No, the purpose of the hash is to be able to verify a password. It has to be reasonably quick - it's in the login path.

This is different from a public key - its unfeasible to derive a secret key from a public key.

Its by design trivial to verify a correct password guess against a salted hash.

In general, you won't have a lot of candidate secret keys to try against public keys - but all you need to get candidate passwords is to offer up a service that "check if your password is secure/compromised/etc".

You might not crack root@box,but can easily verify that you have access to ceo@box...

orev · on June 13, 2020

Properly hashed/salted passwords are considered safe to store in a database. You still wouldn’t want them to be stolen, but they are not in plaintext.
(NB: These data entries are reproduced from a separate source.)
[src/rtl/cpu_pkg.sv]
// cpu_pkg: shared FSM state encodings and default datapath width
package cpu_pkg;
  localparam int CPU_XLEN = 8;
  typedef enum logic [1:0] {
    SA_IDLE = 2'd0,
    SA_RUN  = 2'd1,
    SA_DONE = 2'd2
  } sa_state_t;
endpackage

[src/rtl/serial_adder_if.sv]
// serial_adder_if: operand and result valid/ready handshakes of the serial adder
interface serial_adder_if import cpu_pkg::*; #(
  parameter int WIDTH = CPU_XLEN
);
  logic in_valid, in_ready, cin, out_valid, out_ready, cout, ovf;
  logic [WIDTH-1:0] a, b, sum;
  modport master (
    output in_valid, a, b, cin, out_ready,
    input  in_ready, out_valid, sum, cout, ovf
  );
  modport slave (
    input  in_valid, a, b, cin, out_ready,
    output in_ready, out_valid, sum, cout, ovf
  );
endinterface

[src/rtl/full_adder.sv]
// full_adder: two half adders chained, carries merged with an OR
module full_adder (
  input  logic a,
  input  logic b,
  input  logic cin,
  output logic sum,
  output logic cout
);
  logic s0, c0, c1;
  half_adder ha0 (.a(a), .b(b), .sum(s0), .cout(c0));
  half_adder ha1 (.a(s0), .b(cin), .sum(sum), .cout(c1));
  assign cout = c0 | c1;
endmodule

[src/rtl/half_adder.sv]
// half_adder: one-bit sum and carry of two inputs
module half_adder (
  input  logic a,
  input  logic b,
  output logic sum,
  output logic cout
);
  assign sum = a ^ b;
  assign cout = a & b;
endmodule

[src/rtl/serial_adder.sv]
// serial_adder: bit-serial adder, one full-adder step per clock, LSB first
module serial_adder import cpu_pkg::*; #(
  parameter int WIDTH = CPU_XLEN
) (
  input  logic clk,
  input  logic rst,
  serial_adder_if.slave bus
);
  localparam int CW = WIDTH > 1 ? $clog2(WIDTH) : 1;
  sa_state_t state;
  logic [WIDTH-1:0] a_sh, b_sh, sum_sh;
  logic [CW-1:0] cnt;
  logic carry, c_msb, cout_q, s, c;
  full_adder fa (.a(a_sh[0]), .b(b_sh[0]), .cin(carry), .sum(s), .cout(c));
  assign bus.in_ready = state == SA_IDLE;
  assign bus.out_valid = state == SA_DONE;
  assign bus.sum = sum_sh;
  assign bus.cout = cout_q;
  assign bus.ovf = c_msb ^ cout_q;
  // control FSM and serial datapath: load on accept, one bit per RUN cycle, hold in DONE
  always_ff @(posedge clk) begin
    if (rst) begin
      state <= SA_IDLE;
      a_sh <= '0;
      b_sh <= '0;
      sum_sh <= '0;
      cnt <= '0;
      carry <= 1'b0;
      c_msb <= 1'b0;
      cout_q <= 1'b0;
    end else if (state == SA_IDLE) begin
      if (bus.in_valid) begin
        a_sh <= bus.a;
        b_sh <= bus.b;
        carry <= bus.cin;
        cnt <= '0;
        state <= SA_RUN;
      end
    end else if (state == SA_RUN) begin
      sum_sh <= (sum_sh >> 1) | (WIDTH'(s) << (WIDTH - 1));
      a_sh <= a_sh >> 1;
      b_sh <= b_sh >> 1;
      carry <= c;
      cnt <= cnt + 1'b1;
      if (cnt == CW'(WIDTH - 1)) begin
        c_msb <= carry;
        cout_q <= c;
        state <= SA_DONE;
      end
    end else if (state == SA_DONE) begin
      if (bus.out_ready) state <= SA_IDLE;
    end else begin
      state <= SA_IDLE;
    end
  end
endmodule
[src/flat_wrapper.sv]
// flat-port wrapper written by rule: the top's interface ports become plain ports
module serial_adder_flat import cpu_pkg::*;
#(
  parameter int WIDTH = CPU_XLEN
)
  (clk, rst, bus_in_valid, bus_a, bus_b, bus_cin, bus_out_ready, bus_in_ready, bus_out_valid, bus_sum, bus_cout, bus_ovf);
  serial_adder_if #(.WIDTH(WIDTH)) bus_i ();
  input  logic clk;
  input  logic rst;
  input wire logic [$bits(bus_i.in_valid)-1:0] bus_in_valid;
  input wire logic [$bits(bus_i.a)-1:0] bus_a;
  input wire logic [$bits(bus_i.b)-1:0] bus_b;
  input wire logic [$bits(bus_i.cin)-1:0] bus_cin;
  input wire logic [$bits(bus_i.out_ready)-1:0] bus_out_ready;
  output wire logic [$bits(bus_i.in_ready)-1:0] bus_in_ready;
  output wire logic [$bits(bus_i.out_valid)-1:0] bus_out_valid;
  output wire logic [$bits(bus_i.sum)-1:0] bus_sum;
  output wire logic [$bits(bus_i.cout)-1:0] bus_cout;
  output wire logic [$bits(bus_i.ovf)-1:0] bus_ovf;
  assign bus_i.in_valid = bus_in_valid;
  assign bus_i.a = bus_a;
  assign bus_i.b = bus_b;
  assign bus_i.cin = bus_cin;
  assign bus_i.out_ready = bus_out_ready;
  assign bus_in_ready = bus_i.in_ready;
  assign bus_out_valid = bus_i.out_valid;
  assign bus_sum = bus_i.sum;
  assign bus_cout = bus_i.cout;
  assign bus_ovf = bus_i.ovf;
  serial_adder #(.WIDTH(WIDTH)) u_core (.clk(clk), .rst(rst), .bus(bus_i));
endmodule
[config.mk]
export PLATFORM = sky130hd
export DESIGN_NAME = serial_adder_flat
export DESIGN_NICKNAME = d
export VERILOG_FILES = /design/src/rtl/cpu_pkg.sv /design/src/rtl/serial_adder_if.sv /design/src/rtl/full_adder.sv /design/src/rtl/half_adder.sv /design/src/rtl/serial_adder.sv /design/src/flat_wrapper.sv
export SDC_FILE = /design/constraint.sdc
export NUM_CORES = 1
export LEC_CHECK = 0
export CORE_ASPECT_RATIO = 2
export CORE_MARGIN = 2
export CORE_UTILIZATION = 40
export CTS_BUF_LIST = sky130_fd_sc_hd__clkbuf_2
export CTS_CLUSTER_DIAMETER = 40
export CTS_CLUSTER_SIZE = 12
export DETAILED_ROUTE_END_ITERATION = 8
export PLACE_DENSITY_LB_ADDON = 0.08
export SLEW_MARGIN = 20
export SYNTH_ARGS = -nofsm -noshare
export SYNTH_HDL_FRONTEND = slang
export SYNTH_SLANG_ARGS = --single-unit
[constraint.sdc]
create_clock -name clk -period 2.75 [get_ports clk]
set_clock_uncertainty 0.2 [all_clocks]
set_input_delay 0.275 -clock clk [delete_from_list [all_inputs] [get_ports clk]]
set_output_delay 0.275 -clock clk [all_outputs]
set_load 0.005 [all_outputs]
==> impl_metrics.toml <==
[run_status]
status = "finished clean"

[yosys]
synth.most_common_cell = "dfxtp_1"
yosys_most_used_dff = "dfxtp_1"
synth_seq_area_share_pct = 46.84
ys_top_cells_by_area = "dfxtp_1, o221a_1, a21oi_1"
synth_top_area_share_pct = 46.84
synth_cells = 144
synth_area_leader_cell = "dfxtp_1"
ys_ff_latch = 32
synth_nets = 168
synthDistinctLibCells = 27
synth_common_cells = "dfxtp_1, a21oi_1, nand2_1"
avgSynthCellArea_um2 = 9.497
ys_warn_count = 0
synth_edf_count = 0
synthArstFlopShare_pct = 0
syn_area_um2 = 1368

[global_route]
antenna_found_initial = 0
grt_overflow = 0
grt_max_degree = 33
grt_pass1_vias = 1094
track_usage_pct = 16.29
grt_first_pass_wirelength_um = 4685

[route]
drt_iter0_drc = 24
routed_wl_um = 2900
drc = 0
routed_via_density = 5.452
post_drt_wl_per_cell_um = 13.94
ant_nets = 0
routed-via-count = 1134
first_pass_iters = 4

[timing]
hold_viol = 0
drv_slew = 0
final.min_clock_period_ns = 2.077
setup-tns-final_ns = 0
setup_viol = 0
holdWs_ns = 0.2635
fmaxAchievable_mhz = 481.6
worstMarginPinSlew_ns = 0.6438
fin_ws_ns = 0.6734
slew-limit-headroom_pct = 57.04
timing.final.crit_share_pct = 75.51
rsz0062_at_grt = "no"

[worst_setup_path]
worstPathRequired_ns = 2.28
rr_startpoint = "u_core.state[0]"
cp_max_fo = 8
rr_worst_depth = 3
worstPathArrival_ns = 1.60
timing.rr.end = "u_core.b_sh[1]"
crit_path_end_kind = "primary output"
startpoint = "u_core.state[1]"
crit_end = "bus_out_valid"
start_kind = "flop"
reg2reg_slack_ns = 1.08
crit_type = "reg -> out"

[floorplan]
die_x_um = 45.35
die-area_um2 = 3931
die_h_um = 86.69
core_area_um2 = 3341
placementRows = 30
io_pins = 33
start_util_pct = 40.94

[clock_tree]
clockRootBuffer = "clkbuf_2"
insertion_delay_ns = 0.36
cts_max_level = 2
cts.sinks = 32
ctsHoldBuffers = 0
post_cts_buffers = 0
numCtsBuffers = 5
cts_tree = "built"
clock_path_buffers = 2
cts_resized = 0
clk_pin_slew_ns = 0.16

[power_and_ir_drop]
peakVddDrop_v = 0.0003032
pwr_density_cell_nw_per_um2 = 494.9
p_leak_uw = 0.0006439

[cells_and_area]
antenna-diode-count = 0
drive_above_1_share_pct = 14.77
nNetsFinal = 199
nFillCells = 339
instances_no_fill = 208
syn_to_final_growth_pct = 25.53

[placed_design]
place.gp.congestion = 0.7098
dpl.hpwl_um = 2020
io_buffers = 32
dp.cells = 200
dp_slack_ns = 0.7389

[job]
cap_violations = 0

[hold_path]
hp-class = "reg -> reg"
worstHoldStart = "u_core.bus.sum[0]"
-- final cells by class --
type	instances	area [µm²]	area share, %
clock buffers	5	25.02	1.458
repair buffers	34	335.3	19.53
inverters	16	60.06	3.499
clock inverters	3	13.76	0.8017
multi-input cells	86	601.8	35.06
well taps	32	40.04	2.332
flip-flops and latches	32	640.6	37.32
-- stage by stage --
stage | instance area, µm² | power (µW) | util [%]
floorplan | 1368 | 599.8 | -
global route | 1717 | 892.8 | 51.39
finish | 1717 | 849.5 | 51.39
detailed placement | 1678 | 650.4 | 50.22
CTS | 1717 | 858.1 | 51.39
global placement | 1678 | 646.0 | 50.22
-- layer usage --
metal	vias to the layer above	routed length (µm)	GRT usage, %	part of all wire, %
met5	-	0	0	0
met4	0	55	7.219	1.9
met3	5	110	4.583	3.8
met2	28	1615	30.13	56
met1	543	1119	15.54	39
li1	558	-	-	-
-- state kept, by name, summed over array words and instances (netlist names) --
name / count
u_core.bus.sum: 8
u_core.a_sh: 8
u_core.bus.cout: 1
u_core.b_sh: 8
u_core.c_msb: 1
u_core.carry: 1
u_core.cnt: 3
u_core.state: 2
-- worst min path at each step --
stage / to / slack, ns / depth (start not counted)
after global placement: u_core.bus.sum[0] / 0.25 / 2
after detailed placement: u_core.bus.sum[0] / 0.25 / 2
after global routing: u_core.bus.sum[0] / 0.28 / 2
after floorplan: u_core.a_sh[7] / 0.24 / 2
final: u_core.bus.sum[0] / 0.26 / 2
after CTS: u_core.bus.sum[0] / 0.27 / 2
-- power breakdown --
part	total, µW	internal (µW)	leakage [µW]	switching [µW]
registers	509	491	0.000263	18.7
logic	130	69.0	0.000351	61.2
clock network	210	56.9	0.0000302	153
total	850	617	0.000644	233
-- logic make-up (layout without fill, tap and decap cells) --
group	Yosys count	in the layout	share of synthesized area, %
multiplexers	3	3	2.196
AND/OR/NAND/NOR	34	34	11.07
flip-flops	32	32	46.84
adder cells (fa/ha/maj)	3	3	3.293
buffers and inverters	26	58	9.332
AO/OA/AOI/OAI	45	45	26.62
XOR/XNOR	1	1	0.6406
-- layout by cell type, fill, tap and decap left out, drive strengths merged --
cell,n
clkbuf,5
xor2,1
o21bai,1
nor2b,2
a32oi,2
buf,2
ha,2
mux2i,3
nand2,18
o221a,15
clkdlybuf4s50,32
nor2,9
fa,1
inv,16
nand2b,2
a22oi,2
nand3,1
nand3b,1
clkinv,3
nor3,1
a21oi,25
dfxtp,32
-- worst max-delay path, cell delays in order (launching register included) --
cell	delay (ns)
dfxtp_1	0.51
nor2b_1	0.22
clkdlybuf4s50_1	0.52
Power figures use the tool's default switching activity.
There are other times when you do need to store secrets that you need to be able to decrypt so you can use them.

ithkuil · on June 13, 2020

It all depends on two factors:

a) minimal required entropy of the passwords themselves.

b) how computation expensive is the hash function itself.

The threat model in password bashing scenario is that the attacker wants to discover the password and then use it to impersonate the user.

Thus the attacker needs to guess the password, by searching though the space of all possible passwords (using heuristics such as dictionary, common letter/number replacements, common position of symbols mandatory in many password policies) and the the candidate password needs to be hashed and compared to the known good hash.

By using an expensive hash function such as bcrypt you can limit the ability of exhaustively search the space of all possible passwords. But if a user uses a weak password, the attack will succeed and leaking the hashes will make the search go several orders of magnitude faster than online brute forcing (I.e real login attempts, which can be throttled)

e12e · on June 13, 2020

c) the fact that in the real world, some users will re-use "secure" passwords.

ithkuil · on June 13, 2020

In the real world this reduces password entropy, thus it falls under (a) :-)

EDIT: perhaps it would be easier to just think of it in terms of predictability. Often tech jargon gets in the way.

e12e · on June 13, 2020

Yes and no. You could argue the infamous Debian openssl bug reduced entropy [1], but it really is about compromised keys. Or in this case compromised passwords.

[1] in a sense, this is of course obviously and literally true (that it is about entropy). But I think the more interesting distinction is between leaked secrets, and "bad" secrets - in that light the "Debian keys" all form a group of "leaked" secret keys. There's nothing inherently wrong with the generated keys - but you'd have to improbably unlucky to "accidentally" generate any given compromised key using a good rng. In the same way, the password "TGSCfkL$seG2@tn5DowiFJ$nPj%KW#vMT" that bitwarden just generated for me isn't inherently bad - until now, that it's been published/leaked.

So I'm not sure I agree that it's all/only about entropy.

I think it illustrates well that secrets and especially those managed by people (such as passwords and passphrases) have systemic component: the system seen as a whole incorporates users, other systems as well as any one given system (Gmail is affected by leaked Hotmail accounts, and vice-versa).

ithkuil · on June 14, 2020

I'm not disagreeing.

I just wanted to highlight to to break a password you need a) to guess it b) to verify it.

Leaking the hashes affects (b)

eyelidlessness · on June 13, 2020

Nothing is considered safe, and everything is considered borrowed time if you're storing encrypted data. Retrievable data isn't any less encrypted than hashes, it's just a bidirectional encryption.